--- PROVIDED RECORDS Enclosed Below ---

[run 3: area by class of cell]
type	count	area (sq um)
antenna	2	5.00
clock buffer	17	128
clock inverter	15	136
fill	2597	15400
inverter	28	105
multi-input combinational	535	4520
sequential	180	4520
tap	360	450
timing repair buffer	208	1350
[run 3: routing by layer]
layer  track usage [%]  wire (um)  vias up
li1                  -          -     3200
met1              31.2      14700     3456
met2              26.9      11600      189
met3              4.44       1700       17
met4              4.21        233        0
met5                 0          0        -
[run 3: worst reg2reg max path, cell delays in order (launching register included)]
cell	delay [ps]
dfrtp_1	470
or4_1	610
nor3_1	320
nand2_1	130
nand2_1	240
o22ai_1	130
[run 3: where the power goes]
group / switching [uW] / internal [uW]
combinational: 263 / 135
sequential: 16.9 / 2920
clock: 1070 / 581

--- End of Enclosed PROVIDED RECORDS ---

> [WHAT NEEDS TO BE DONE]:
Lines from the entries that contain the word "area" are what the answer must hold.

> [YOUR SOLUTION]:
[run 3: area by class of cell]
type	count	area (sq um)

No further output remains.